**Task to carry out:** Start with the line containing "assign result_i.ready = result_ready;" and write out each line through the end of the listing, exactly as given.

BEGIN

==> src/flat_wrapper.sv <==
// flat-port wrapper written by rule: the top's interface ports become plain ports
module point_polyline_min_sq_distance_flat import ppmsd_pkg::*;
#(
	parameter int COORD_BITS = 20
)
  (clk, arst_n, cfg_we, cfg_index, cfg_data, vertex_valid, vertex_vertex_x, vertex_vertex_y, vertex_vertex_z, vertex_is_last, vertex_ready, result_valid, result_min_distance_sq, result_no_segment, result_ready);
  ppmsd_vtx_if #(.COORD_BITS(COORD_BITS)) vertex_i ();
  ppmsd_res_if result_i ();
  input  logic clk;
  input  logic arst_n;
  input  logic cfg_we;
  input  logic [CFG_IDX_BITS-1:0] cfg_index;
  input  logic [COORD_BITS-1:0] cfg_data;
  input wire logic [$bits(vertex_i.valid)-1:0] vertex_valid;
  input wire logic [$bits(vertex_i.vertex_x)-1:0] vertex_vertex_x;
  input wire logic [$bits(vertex_i.vertex_y)-1:0] vertex_vertex_y;
  input wire logic [$bits(vertex_i.vertex_z)-1:0] vertex_vertex_z;
  input wire logic [$bits(vertex_i.is_last)-1:0] vertex_is_last;
  output wire logic [$bits(vertex_i.ready)-1:0] vertex_ready;
  output wire logic [$bits(result_i.valid)-1:0] result_valid;
  output wire logic [$bits(result_i.min_distance_sq)-1:0] result_min_distance_sq;
  output wire logic [$bits(result_i.no_segment)-1:0] result_no_segment;
  input wire logic [$bits(result_i.ready)-1:0] result_ready;
  assign vertex_i.valid = vertex_valid;
  assign vertex_i.vertex_x = vertex_vertex_x;
  assign vertex_i.vertex_y = vertex_vertex_y;
  assign vertex_i.vertex_z = vertex_vertex_z;
  assign vertex_i.is_last = vertex_is_last;
  assign vertex_ready = vertex_i.ready;
  assign result_valid = result_i.valid;
  assign result_min_distance_sq = result_i.min_distance_sq;
  assign result_no_segment = result_i.no_segment;
  assign result_i.ready = result_ready;
  point_polyline_min_sq_distance #(.COORD_BITS(COORD_BITS)) u_core (.clk(clk), .arst_n(arst_n), .cfg_we(cfg_we), .cfg_index(cfg_index), .cfg_data(cfg_data), .vertex(vertex_i), .result(result_i));
endmodule
==> config.mk <==
export PLATFORM = sky130hd
export DESIGN_NAME = point_polyline_min_sq_distance_flat
export DESIGN_NICKNAME = d
export VERILOG_FILES = /design/src/sv/ppmsd_pkg.sv /design/src/sv/ppmsd_vtx_if.sv /design/src/sv/ppmsd_res_if.sv /design/src/sv/point_polyline_min_sq_distance.sv /design/src/sv/ppmsd_sqdiv.sv /design/src/flat_wrapper.sv
export SDC_FILE = /design/constraint.sdc
export NUM_CORES = 2
export LEC_CHECK = 0
export ABC_CLOCK_PERIOD_IN_PS = 21900
export BUFFER_PORTS_ARGS = -buffer_cell sky130_fd_sc_hd__buf_2
export CAP_MARGIN = 20
export CELL_PAD_IN_SITES_DETAIL_PLACEMENT = 0
export CELL_PAD_IN_SITES_GLOBAL_PLACEMENT = 1
export CORE_UTILIZATION = 55
export DETAILED_ROUTE_END_ITERATION = 7
export GPL_TIMING_DRIVEN = 0
export PLACE_DENSITY = 0.95
export SETUP_SLACK_MARGIN = 0.1
export SYNTH_ARGS = -nofsm -noshare
export SYNTH_HDL_FRONTEND = slang
export SYNTH_SLANG_ARGS = --single-unit
==> constraint.sdc <==
create_clock -name clk -period 21.9 [get_ports clk]
set_input_delay 1.095 -clock clk [delete_from_list [all_inputs] [get_ports clk]]
set_output_delay 1.095 -clock clk [all_outputs]
set_load 0.02 [all_outputs]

END

**Written response:**
  assign result_i.ready = result_ready;
  point_polyline_min_sq_distance #(.COORD_BITS(COORD_BITS)) u_core (.clk(clk), .arst_n(arst_n), .cfg_we(cfg_we), .cfg_index(cfg_index), .cfg_data(cfg_data), .vertex(vertex_i), .result(result_i));
endmodule
==> config.mk <==
export PLATFORM = sky130hd
export DESIGN_NAME = point_polyline_min_sq_distance_flat
export DESIGN_NICKNAME = d
export VERILOG_FILES = /design/src/sv/ppmsd_pkg.sv /design/src/sv/ppmsd_vtx_if.sv /design/src/sv/ppmsd_res_if.sv /design/src/sv/point_polyline_min_sq_distance.sv /design/src/sv/ppmsd_sqdiv.sv /design/src/flat_wrapper.sv
export SDC_FILE = /design/constraint.sdc
export NUM_CORES = 2
export LEC_CHECK = 0
export ABC_CLOCK_PERIOD_IN_PS = 21900
export BUFFER_PORTS_ARGS = -buffer_cell sky130_fd_sc_hd__buf_2
export CAP_MARGIN = 20
export CELL_PAD_IN_SITES_DETAIL_PLACEMENT = 0
export CELL_PAD_IN_SITES_GLOBAL_PLACEMENT = 1
export CORE_UTILIZATION = 55
export DETAILED_ROUTE_END_ITERATION = 7
export GPL_TIMING_DRIVEN = 0
export PLACE_DENSITY = 0.95
export SETUP_SLACK_MARGIN = 0.1
export SYNTH_ARGS = -nofsm -noshare
export SYNTH_HDL_FRONTEND = slang
export SYNTH_SLANG_ARGS = --single-unit
==> constraint.sdc <==
create_clock -name clk -period 21.9 [get_ports clk]
set_input_delay 1.095 -clock clk [delete_from_list [all_inputs] [get_ports clk]]
set_output_delay 1.095 -clock clk [all_outputs]
set_load 0.02 [all_outputs]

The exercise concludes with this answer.